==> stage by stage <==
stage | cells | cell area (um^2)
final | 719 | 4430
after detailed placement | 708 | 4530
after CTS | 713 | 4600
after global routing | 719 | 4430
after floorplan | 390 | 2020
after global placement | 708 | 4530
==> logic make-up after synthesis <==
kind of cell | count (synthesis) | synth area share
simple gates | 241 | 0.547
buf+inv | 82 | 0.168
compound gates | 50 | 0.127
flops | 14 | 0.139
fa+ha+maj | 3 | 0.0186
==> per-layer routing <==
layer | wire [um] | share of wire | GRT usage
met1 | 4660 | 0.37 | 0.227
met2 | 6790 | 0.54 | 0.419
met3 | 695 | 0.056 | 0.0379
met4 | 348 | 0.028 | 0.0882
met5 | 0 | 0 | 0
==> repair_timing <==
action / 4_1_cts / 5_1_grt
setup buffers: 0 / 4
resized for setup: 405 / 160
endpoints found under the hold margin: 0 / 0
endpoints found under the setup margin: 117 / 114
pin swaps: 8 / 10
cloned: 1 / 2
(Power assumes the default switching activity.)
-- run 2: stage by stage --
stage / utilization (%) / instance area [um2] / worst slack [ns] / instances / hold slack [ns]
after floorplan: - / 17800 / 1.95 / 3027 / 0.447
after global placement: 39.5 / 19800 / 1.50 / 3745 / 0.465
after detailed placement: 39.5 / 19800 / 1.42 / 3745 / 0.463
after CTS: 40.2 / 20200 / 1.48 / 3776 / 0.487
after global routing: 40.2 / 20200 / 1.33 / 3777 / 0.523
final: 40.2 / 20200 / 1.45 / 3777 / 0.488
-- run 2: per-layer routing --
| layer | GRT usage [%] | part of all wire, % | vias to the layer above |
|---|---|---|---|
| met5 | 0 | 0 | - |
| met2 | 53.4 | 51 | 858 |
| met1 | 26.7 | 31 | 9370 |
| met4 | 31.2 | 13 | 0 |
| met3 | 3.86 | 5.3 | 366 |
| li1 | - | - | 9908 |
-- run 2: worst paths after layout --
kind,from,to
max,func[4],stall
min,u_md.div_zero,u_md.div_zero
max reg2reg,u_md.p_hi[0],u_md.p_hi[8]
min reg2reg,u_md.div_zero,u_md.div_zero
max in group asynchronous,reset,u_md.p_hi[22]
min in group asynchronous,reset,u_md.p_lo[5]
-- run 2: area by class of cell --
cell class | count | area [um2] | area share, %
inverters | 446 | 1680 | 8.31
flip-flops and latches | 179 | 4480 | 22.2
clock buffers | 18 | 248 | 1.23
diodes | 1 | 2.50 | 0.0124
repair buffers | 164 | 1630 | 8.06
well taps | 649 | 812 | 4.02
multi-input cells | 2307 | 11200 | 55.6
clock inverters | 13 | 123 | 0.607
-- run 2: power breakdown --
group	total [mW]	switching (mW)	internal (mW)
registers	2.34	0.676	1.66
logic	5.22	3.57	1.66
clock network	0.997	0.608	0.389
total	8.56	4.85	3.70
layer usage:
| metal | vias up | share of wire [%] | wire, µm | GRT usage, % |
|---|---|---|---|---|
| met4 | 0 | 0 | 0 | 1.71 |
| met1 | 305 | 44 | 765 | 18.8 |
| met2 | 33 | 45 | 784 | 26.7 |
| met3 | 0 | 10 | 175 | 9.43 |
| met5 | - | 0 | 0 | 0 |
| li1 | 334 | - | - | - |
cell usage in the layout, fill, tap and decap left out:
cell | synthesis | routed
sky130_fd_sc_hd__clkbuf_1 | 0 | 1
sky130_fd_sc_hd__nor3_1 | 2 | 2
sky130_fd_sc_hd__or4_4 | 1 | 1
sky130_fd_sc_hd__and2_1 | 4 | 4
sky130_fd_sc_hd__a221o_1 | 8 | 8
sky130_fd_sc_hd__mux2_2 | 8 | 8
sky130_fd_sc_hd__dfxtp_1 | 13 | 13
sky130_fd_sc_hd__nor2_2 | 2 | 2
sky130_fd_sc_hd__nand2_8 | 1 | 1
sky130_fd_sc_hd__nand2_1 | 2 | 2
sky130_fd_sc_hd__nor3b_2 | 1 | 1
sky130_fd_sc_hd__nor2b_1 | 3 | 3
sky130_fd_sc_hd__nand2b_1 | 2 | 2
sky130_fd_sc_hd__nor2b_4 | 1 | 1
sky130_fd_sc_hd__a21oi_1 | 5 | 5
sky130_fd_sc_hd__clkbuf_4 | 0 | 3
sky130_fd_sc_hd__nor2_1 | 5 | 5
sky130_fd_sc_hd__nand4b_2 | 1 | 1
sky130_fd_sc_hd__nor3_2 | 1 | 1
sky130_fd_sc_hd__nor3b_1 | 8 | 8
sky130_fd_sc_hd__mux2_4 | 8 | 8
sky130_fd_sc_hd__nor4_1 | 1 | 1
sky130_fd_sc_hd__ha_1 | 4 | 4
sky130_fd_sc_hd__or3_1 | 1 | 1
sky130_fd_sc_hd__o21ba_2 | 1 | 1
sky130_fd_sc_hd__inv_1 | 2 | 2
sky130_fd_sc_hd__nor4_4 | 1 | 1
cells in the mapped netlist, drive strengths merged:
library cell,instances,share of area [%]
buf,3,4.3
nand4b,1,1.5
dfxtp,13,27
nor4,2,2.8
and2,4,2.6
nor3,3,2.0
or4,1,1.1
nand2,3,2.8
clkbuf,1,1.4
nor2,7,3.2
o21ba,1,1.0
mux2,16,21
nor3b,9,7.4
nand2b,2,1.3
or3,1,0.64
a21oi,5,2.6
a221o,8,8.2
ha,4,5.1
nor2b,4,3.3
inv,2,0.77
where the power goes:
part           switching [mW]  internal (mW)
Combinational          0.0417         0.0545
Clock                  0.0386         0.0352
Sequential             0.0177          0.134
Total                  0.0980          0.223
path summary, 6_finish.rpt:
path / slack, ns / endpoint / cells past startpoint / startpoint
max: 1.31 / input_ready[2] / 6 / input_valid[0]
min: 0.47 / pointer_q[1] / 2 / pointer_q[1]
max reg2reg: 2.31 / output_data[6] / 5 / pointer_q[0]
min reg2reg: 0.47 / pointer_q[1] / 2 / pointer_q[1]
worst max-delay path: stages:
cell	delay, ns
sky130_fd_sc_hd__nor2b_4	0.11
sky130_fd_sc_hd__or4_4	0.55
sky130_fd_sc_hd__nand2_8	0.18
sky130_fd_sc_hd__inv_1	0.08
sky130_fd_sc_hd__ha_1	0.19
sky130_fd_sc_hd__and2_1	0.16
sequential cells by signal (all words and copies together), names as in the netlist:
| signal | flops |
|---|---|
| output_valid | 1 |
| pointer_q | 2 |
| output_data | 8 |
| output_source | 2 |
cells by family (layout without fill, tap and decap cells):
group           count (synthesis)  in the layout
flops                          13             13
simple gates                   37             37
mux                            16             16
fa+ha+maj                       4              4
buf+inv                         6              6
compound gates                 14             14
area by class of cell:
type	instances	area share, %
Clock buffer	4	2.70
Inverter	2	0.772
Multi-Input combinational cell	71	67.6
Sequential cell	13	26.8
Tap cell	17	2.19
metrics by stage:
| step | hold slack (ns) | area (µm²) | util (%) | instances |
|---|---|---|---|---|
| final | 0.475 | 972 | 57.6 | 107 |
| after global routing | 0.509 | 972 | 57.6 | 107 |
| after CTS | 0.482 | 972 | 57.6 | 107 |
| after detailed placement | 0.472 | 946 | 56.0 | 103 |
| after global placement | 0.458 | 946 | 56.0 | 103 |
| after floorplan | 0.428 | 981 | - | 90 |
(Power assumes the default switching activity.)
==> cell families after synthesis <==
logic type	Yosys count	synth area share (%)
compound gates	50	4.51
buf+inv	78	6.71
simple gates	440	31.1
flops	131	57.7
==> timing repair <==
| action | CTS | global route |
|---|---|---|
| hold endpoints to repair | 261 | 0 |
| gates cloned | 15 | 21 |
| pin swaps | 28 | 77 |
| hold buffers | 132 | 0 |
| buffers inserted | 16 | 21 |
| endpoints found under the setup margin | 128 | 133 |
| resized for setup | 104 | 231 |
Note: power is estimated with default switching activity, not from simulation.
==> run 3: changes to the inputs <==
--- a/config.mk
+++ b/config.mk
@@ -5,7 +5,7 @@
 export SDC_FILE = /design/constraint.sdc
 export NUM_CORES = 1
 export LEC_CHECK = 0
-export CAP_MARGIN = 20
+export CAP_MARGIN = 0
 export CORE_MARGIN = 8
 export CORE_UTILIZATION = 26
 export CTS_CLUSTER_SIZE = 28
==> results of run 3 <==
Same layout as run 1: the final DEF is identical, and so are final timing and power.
===== config.mk =====
export PLATFORM = sky130hd
export DESIGN_NAME = wb_scoreboard_flat
export DESIGN_NICKNAME = d
export VERILOG_FILES = /design/src/rtl/wb_scoreboard_if.sv /design/src/rtl/wb_scoreboard.sv /design/src/flat_wrapper.sv
export SDC_FILE = /design/constraint.sdc
export NUM_CORES = 1
export LEC_CHECK = 0
export ABC_AREA = 1
export ABC_CLOCK_PERIOD_IN_PS = 4600
export BUFFER_PORTS_ARGS = -buffer_cell sky130_fd_sc_hd__buf_2
export CAP_MARGIN = 20
export CORE_ASPECT_RATIO = 0.6
export CORE_UTILIZATION = 30
export DETAILED_ROUTE_END_ITERATION = 10
export PLACE_DENSITY = 0.51
export REMOVE_ABC_BUFFERS = 1
export SLEW_MARGIN = 5
export SYNTH_ARGS = -nofsm -noshare
export SYNTH_HDL_FRONTEND = slang
export SYNTH_SLANG_ARGS = --single-unit

===== constraint.sdc =====
create_clock -name clk -period 4.6 [get_ports clk]
set_input_delay 0.23 -clock clk [delete_from_list [all_inputs] [get_ports clk]]
set_output_delay 0.23 -clock clk [all_outputs]
set_load 0.02 [all_outputs]

===== src/rtl/wb_scoreboard_if.sv =====
// Decode-side issue/hazard signals, execution-unit result return and register-file
// writeback port of the in-order writeback tracker.
interface wb_scoreboard_if #(
    parameter int TAGW = 2
);
    logic            issue_valid;
    logic [1:0]      issue_rw;
    logic [4:0]      issue_rd;
    logic [4:0]      issue_wait;
    logic [5:0]      src_s;
    logic [5:0]      src_t;
    logic            issue_ready;
    logic [TAGW-1:0] issue_tag;
    logic            hazard;
    logic            full;
    logic            res_valid;
    logic [TAGW-1:0] res_tag;
    logic [31:0]     res_data;
    logic [1:0]      wb_rw;
    logic [4:0]      wb_rd;
    logic [31:0]     wb_data;
    logic            err;

    modport master (
        output issue_valid, issue_rw, issue_rd, issue_wait, src_s, src_t,
        output res_valid, res_tag, res_data,
        input  issue_ready, issue_tag, hazard, full,
        input  wb_rw, wb_rd, wb_data, err
    );

    modport slave (
        input  issue_valid, issue_rw, issue_rd, issue_wait, src_s, src_t,
        input  res_valid, res_tag, res_data,
        output issue_ready, issue_tag, hazard, full,
        output wb_rw, wb_rd, wb_data, err
    );
endinterface


===== src/rtl/wb_scoreboard.sv =====
// In-order writeback tracker: circular queue of outstanding register writes, results
// filled by slot tag, retired oldest-first onto the register-file write port.
module wb_scoreboard #(
    parameter int DEPTH = 4,
    parameter int TAGW  = 2
) (
    input  logic          clk,
    input  logic          rst,
    wb_scoreboard_if.slave bus
);
    localparam logic [TAGW:0]   FULL_CNT = (TAGW+1)'(DEPTH);
    localparam logic [TAGW-1:0] TAG_ONE  = TAGW'(1);

    logic            busy_q [DEPTH];
    logic            busy_d [DEPTH];
    logic [1:0]      cls_q  [DEPTH];
    logic [1:0]      cls_d  [DEPTH];
    logic [4:0]      rd_q   [DEPTH];
    logic [4:0]      rd_d   [DEPTH];
    logic [4:0]      cnt_q  [DEPTH];
    logic [4:0]      cnt_d  [DEPTH];
    logic            dv_q   [DEPTH];
    logic            dv_d   [DEPTH];
    logic [31:0]     data_q [DEPTH];
    logic [31:0]     data_d [DEPTH];
    logic [TAGW-1:0] head_q, head_d;
    logic [TAGW-1:0] tail_q, tail_d;
    logic [TAGW:0]   count_q, count_d;
    logic [1:0]      wb_rw_q, wb_rw_d;
    logic [4:0]      wb_rd_q, wb_rd_d;
    logic [31:0]     wb_data_q, wb_data_d;
    logic            err_q, err_d;
    logic            hazard, is_write, full, issue_ready, alloc, retire;

    // gpr $zero (tag 0) is never a real dependency, so it is excluded from matching.
    always_comb begin
        hazard = 1'b0;
        for (int unsigned i = 0; i < DEPTH; i++) begin
            if (busy_q[i] && ({cls_q[i] == 2'b10, rd_q[i]} != 6'd0) &&
                (({cls_q[i] == 2'b10, rd_q[i]} == bus.src_s) ||
                 ({cls_q[i] == 2'b10, rd_q[i]} == bus.src_t))) begin
                hazard = 1'b1;
            end
        end
    end

    assign is_write    = (bus.issue_rw == 2'b01) || (bus.issue_rw == 2'b10);
    assign full        = (count_q == FULL_CNT);
    assign issue_ready = !hazard && (!is_write || !full);
    assign alloc       = bus.issue_valid && issue_ready && is_write;

    always_comb begin
        busy_d    = busy_q;
        cls_d     = cls_q;
        rd_d      = rd_q;
        cnt_d     = cnt_q;
        dv_d      = dv_q;
        data_d    = data_q;
        head_d    = head_q;
        tail_d    = tail_q;
        wb_rw_d   = 2'b00;
        wb_rd_d   = wb_rd_q;
        wb_data_d = wb_data_q;
        err_d     = err_q;
        retire    = busy_q[head_q] && dv_q[head_q] && (cnt_q[head_q] == 5'd0);

        for (int unsigned i = 0; i < DEPTH; i++) begin
            if (busy_q[i] && (cnt_q[i] != 5'd0)) begin
                cnt_d[i] = cnt_q[i] - 5'd1;
            end
        end

        if (bus.res_valid) begin
            if (busy_q[bus.res_tag] && !dv_q[bus.res_tag]) begin
                data_d[bus.res_tag] = bus.res_data;
                dv_d[bus.res_tag]   = 1'b1;
            end else begin
                err_d = 1'b1;
            end
        end

        if (retire) begin
            wb_rw_d        = cls_q[head_q];
            wb_rd_d        = rd_q[head_q];
            wb_data_d      = data_q[head_q];
            busy_d[head_q] = 1'b0;
            dv_d[head_q]   = 1'b0;
            head_d         = head_q + TAG_ONE;
        end

        // Allocation overrides the decrement loop for the tail slot; it was idle anyway.
        if (alloc) begin
            busy_d[tail_q] = 1'b1;
            cls_d[tail_q]  = bus.issue_rw;
            rd_d[tail_q]   = bus.issue_rd;
            cnt_d[tail_q]  = (bus.issue_wait == 5'd0) ? 5'd1 : bus.issue_wait;
            dv_d[tail_q]   = 1'b0;
            tail_d         = tail_q + TAG_ONE;
        end

        count_d = count_q + (TAGW+1)'(alloc) - (TAGW+1)'(retire);
    end

    always_ff @(posedge clk) begin
        if (rst) begin
            for (int unsigned i = 0; i < DEPTH; i++) begin
                busy_q[i] <= 1'b0;
                cls_q[i]  <= '0;
                rd_q[i]   <= '0;
                cnt_q[i]  <= '0;
                dv_q[i]   <= 1'b0;
                data_q[i] <= '0;
            end
            head_q    <= '0;
            tail_q    <= '0;
            count_q   <= '0;
            wb_rw_q   <= '0;
            wb_rd_q   <= '0;
            wb_data_q <= '0;
            err_q     <= 1'b0;
        end else begin
            busy_q    <= busy_d;
            cls_q     <= cls_d;
            rd_q      <= rd_d;
            cnt_q     <= cnt_d;
            dv_q      <= dv_d;
            data_q    <= data_d;
            head_q    <= head_d;
            tail_q    <= tail_d;
            count_q   <= count_d;
            wb_rw_q   <= wb_rw_d;
            wb_rd_q   <= wb_rd_d;
            wb_data_q <= wb_data_d;
            err_q     <= err_d;
        end
    end

    assign bus.issue_ready = issue_ready;
    assign bus.issue_tag   = tail_q;
    assign bus.hazard      = hazard;
    assign bus.full        = full;
    assign bus.wb_rw       = wb_rw_q;
    assign bus.wb_rd       = wb_rd_q;
    assign bus.wb_data     = wb_data_q;
    assign bus.err         = err_q;
endmodule


===== src/flat_wrapper.sv =====
// flat-port wrapper written by rule: the top's interface ports become plain ports
module wb_scoreboard_flat 
#(
    parameter int DEPTH = 4,
    parameter int TAGW  = 2
)
  (clk, rst, bus_issue_valid, bus_issue_rw, bus_issue_rd, bus_issue_wait, bus_src_s, bus_src_t, bus_res_valid, bus_res_tag, bus_res_data, bus_issue_ready, bus_issue_tag, bus_hazard, bus_full, bus_wb_rw, bus_wb_rd, bus_wb_data, bus_err);
  wb_scoreboard_if #(.TAGW(TAGW)) bus_i ();
  input  logic clk;
  input  logic rst;
  input wire logic [$bits(bus_i.issue_valid)-1:0] bus_issue_valid;
  input wire logic [$bits(bus_i.issue_rw)-1:0] bus_issue_rw;
  input wire logic [$bits(bus_i.issue_rd)-1:0] bus_issue_rd;
  input wire logic [$bits(bus_i.issue_wait)-1:0] bus_issue_wait;
  input wire logic [$bits(bus_i.src_s)-1:0] bus_src_s;
  input wire logic [$bits(bus_i.src_t)-1:0] bus_src_t;
  input wire logic [$bits(bus_i.res_valid)-1:0] bus_res_valid;
  input wire logic [$bits(bus_i.res_tag)-1:0] bus_res_tag;
  input wire logic [$bits(bus_i.res_data)-1:0] bus_res_data;
  output wire logic [$bits(bus_i.issue_ready)-1:0] bus_issue_ready;
  output wire logic [$bits(bus_i.issue_tag)-1:0] bus_issue_tag;
  output wire logic [$bits(bus_i.hazard)-1:0] bus_hazard;
  output wire logic [$bits(bus_i.full)-1:0] bus_full;
  output wire logic [$bits(bus_i.wb_rw)-1:0] bus_wb_rw;
  output wire logic [$bits(bus_i.wb_rd)-1:0] bus_wb_rd;
  output wire logic [$bits(bus_i.wb_data)-1:0] bus_wb_data;
  output wire logic [$bits(bus_i.err)-1:0] bus_err;
  assign bus_i.issue_valid = bus_issue_valid;
  assign bus_i.issue_rw = bus_issue_rw;
  assign bus_i.issue_rd = bus_issue_rd;
  assign bus_i.issue_wait = bus_issue_wait;
  assign bus_i.src_s = bus_src_s;
  assign bus_i.src_t = bus_src_t;
  assign bus_i.res_valid = bus_res_valid;
  assign bus_i.res_tag = bus_res_tag;
  assign bus_i.res_data = bus_res_data;
  assign bus_issue_ready = bus_i.issue_ready;
  assign bus_issue_tag = bus_i.issue_tag;
  assign bus_hazard = bus_i.hazard;
  assign bus_full = bus_i.full;
  assign bus_wb_rw = bus_i.wb_rw;
  assign bus_wb_rd = bus_i.wb_rd;
  assign bus_wb_data = bus_i.wb_data;
  assign bus_err = bus_i.err;
  wb_scoreboard #(.DEPTH(DEPTH), .TAGW(TAGW)) u_core (.clk(clk), .rst(rst), .bus(bus_i));
endmodule

==> flow_summary.ini <==
[detailed_routing]
vias = 10500
drt_wl_total_mm = 35.8
ant_nets = 0
via_per_inst = 4.79
drc_errors = 0
drtIter0Drc = 1084
wl_per_cell_um = 16.3
drtPass1Iterations = 7

[worst_setup_path]
end_kind = register
required_ns = 5.07
crit_buf_inv = 2
crit_family = simple AND/OR/NAND/NOR gates
crit_fanout = 19
start_kind = register
worst_path_max_delay_cell = nand2_1
max_stage_delay_ns = 0.68
crit_arrival_ns = 3.55
critPathKind = reg -> reg
regToRegSetupSlack_ns = 1.52
path_cells = nor3_1 -> nand2_1 -> nand3_4 -> clkinv_2 -> ha_1 -> inv_1 -> fa_1 -> nor2_1
r2r-end = u_core.count_q[1]
ff2ff_path_depth = 8
rr_startpoint = u_core.count_q[1]

[grt]
groute.layer.met3.usage = 0.0284
grt_use_met1 = 0.286
grt_pass1_wl_mm = 56.3
grt_use_met2 = 0.285
grt_pass1_vias = 9853
grt_usage = 0.190
grt_overflow = 0
grt_antenna_before_repair = 4
grt_busiest_layer = met1
grt_max_degree = 109

[timing]
worstMarginPinSlew_ns = 1.08
slew_headroom = 0.279
rsz0062_at_grt = false
skew_ns = 0.0188
final-max-slew-violation-count = 0
hold_violations = 0
setup_viol = 0
post-route-period-util = 0.669
max_clock_freq_ghz = 0.325
finalCriticalPeriod_ns = 3.08

[floorplanning]
coreArea_um2 = 35500
die_area_um2 = 37500
initial_core_util = 0.310
row_count = 53
pin_count = 107
die_w_um = 249
die_h_um = 150

[hold_path]
hold_class = in -> reg
hold_end = u_core.cls_q[0]
hold_start = bus_issue_rw[0]
hold_depth = 3

[clock_tree]
cts_tree = built
insertion_delay_ns = 0.55
cts.sinks = 231
numCtsBuffers = 26
cts_setup_buffers = 0
cts_root_buf = clkbuf_16
htreeDepth = 1
path_clk_slew_ns = 0.06
clockBufferDepth = 3

[placed_design]
gp_congestion = 0.890
dp_hpwl_mm = 22.1
dpl.cell_count = 2106
port-buffer-count = 106

[synth]
synth_area_um2 = 11000
synth-seq-cells = 231
synth_top_family_by_area = simple AND/OR/NAND/NOR gates
yosysWarnings = 0
synthXorXnorAreaFrac = 0.0342
synth_mux_area_frac = 0
synth-seq-area-share = 0.420
synth_cell_types = 36
synthAdderAreaFrac = 0.0177
synth_compound_area_frac = 0.186
synthSimpleGateAreaFrac = 0.264
syn_inst = 1612
avgSynthCellArea_um2 = 6.82

[job]
max_cap_viol_count = 0

[power]
ir_worst_vdd_mv = 0.216
powerDensity_nw_per_um2 = 348
leakagePower_uw = 0.00590

[layout]
nets = 1782
finalNonFillerCells = 2194
final_core_util = 0.368
drive_above_1_share = 0.112
synthToLayoutAreaGrowth_pct = 18.9

[run_status]
status = finished clean
Yosys cell counts, drive strengths merged:
cell,number,share of area
a21oi,85,0.039
a22oi,1,0.00068
a31oi,1,0.00057
and2,1,0.00057
buf,32,0.017
clkbuf,62,0.021
clkinv,1,0.00045
dfxtp,231,0.42
fa,1,0.0018
ha,14,0.016
inv,112,0.038
nand2,217,0.075
nand3,29,0.014
nand4,17,0.015
nor2,444,0.15
nor3,13,0.0059
o21a,1,0.00068
o21ai,285,0.13
o221ai,3,0.0030
o22ai,19,0.013
xnor2,11,0.0088
xor2,32,0.025
state kept, by name (all words and copies together) (netlist names):
signal / cells
u_core.data_q: 128
u_core.bus.wb_data: 32
u_core.cnt_q: 20
u_core.rd_q: 20
u_core.cls_q: 8
u_core.bus.wb_rd: 5
u_core.busy_q: 4
u_core.dv_q: 4
u_core.count_q: 3
u_core.bus.issue_tag: 2
u_core.bus.wb_rw: 2
u_core.head_q: 2
u_core.bus.err: 1
timing repair:
action	in CTS	in global routing
endpoints found under the hold margin	140	0
resized for setup	0	0
hold buffers	38	0
how the worst max path moves through the flow:
stage | startpoint | cells after the start | slack (ns) | endpoint
6_report | u_core.count_q[1] | 8 | 1.52 | u_core.count_q[1]
3_5_place_dp | u_core.count_q[1] | 8 | 1.53 | u_core.count_q[1]
2_1_floorplan | u_core.head_q[0] | 13 | -0.42 | u_core.count_q[2]
5_1_grt | u_core.count_q[2] | 9 | 1.33 | u_core.count_q[1]
3_3_place_gp | u_core.count_q[1] | 8 | 1.51 | u_core.count_q[1]
4_1_cts | u_core.count_q[1] | 8 | 1.52 | u_core.count_q[1]
logic make-up after synthesis:
logic type	after synthesis
xor+xnor	43
flops	231
simple gates	721
compound gates	395
buf+inv	207
fa+ha+maj	15
placed cells by master, fill, tap and decap left out, types with 2 or more instances in the layout:
| cell type | netlist | routed |
|---|---|---|
| inv_2 | 5 | 5 |
| nand4_4 | 4 | 4 |
| clkbuf_1 | 61 | 4 |
| dfxtp_1 | 231 | 229 |
| nand4_1 | 13 | 13 |
| a21oi_1 | 84 | 84 |
| clkbuf_8 | 0 | 5 |
| xor2_1 | 32 | 32 |
| nand2_1 | 213 | 212 |
| buf_4 | 4 | 14 |
| clkinvlp_4 | 0 | 3 |
| o22ai_2 | 3 | 3 |
| dlygate4sd3_1 | 0 | 38 |
| o21ai_0 | 275 | 275 |
| ha_1 | 14 | 14 |
| o221ai_1 | 2 | 2 |
| nor2_1 | 443 | 440 |
| xnor2_1 | 11 | 11 |
| nor2_2 | 0 | 3 |
| clkinv_2 | 1 | 8 |
| nor3_1 | 13 | 13 |
| buf_2 | 21 | 106 |
| clkbuf_16 | 0 | 27 |
| nand3_1 | 28 | 28 |
| dfxtp_2 | 0 | 2 |
| inv_1 | 107 | 105 |
| diode_2 | 0 | 2 |
| o21ai_1 | 10 | 10 |
| nand2_2 | 3 | 4 |
| o22ai_1 | 16 | 16 |
worst reg2reg max path: cells and delay by family (launching register included):
family / cells / cell delay, ns
adders and majority gates: 2 / 0.64
and+or+nand+nor: 4 / 1.78
buffers and inverters: 2 / 0.26
DFF: 1 / 0.34
final cells by class:
cell class,instances,area [um^2]
timing repair buffer,159,1040
clock inverter,12,103
sequential,231,4630
fill,3778,22500
inverter,113,429
tap,467,584
multi-input combinational,1174,5540
antenna,2,5.00
clock buffer,36,759
through the flow:
stage	TNS [ns]	total power, uW	hold WS, ns	area, um^2	worst slack, ns
after floorplan	-0.680	2320	0.292	10600	-0.420
after global placement	0	2470	0.439	11800	1.51
after detailed placement	0	2470	0.445	11800	1.53
after CTS	0	4630	0.000914	13100	1.52
after global routing	0	4760	0.0418	13100	1.33
final	0	4560	0.0167	13100	1.52
layer usage:
metal / wire length, um / vias up
li1: - / 5381
met1: 18700 / 4827
met2: 14500 / 266
met3: 1960 / 41
met4: 558 / 2
met5: 11 / -
power breakdown:
part	leakage [uW]	internal [uW]	total (uW)	switching, uW
clock network	0.000422	1220	2100	885
registers	0.00187	2040	2070	30.7
logic	0.00362	136	388	252
total	0.00590	3390	4560	1170
Note: power is estimated with default switching activity, not from simulation.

● Exercise description
Copy each line above that has the word "reset".

● Reply to the exercise
max in group asynchronous,reset,u_md.p_hi[22]
min in group asynchronous,reset,u_md.p_lo[5]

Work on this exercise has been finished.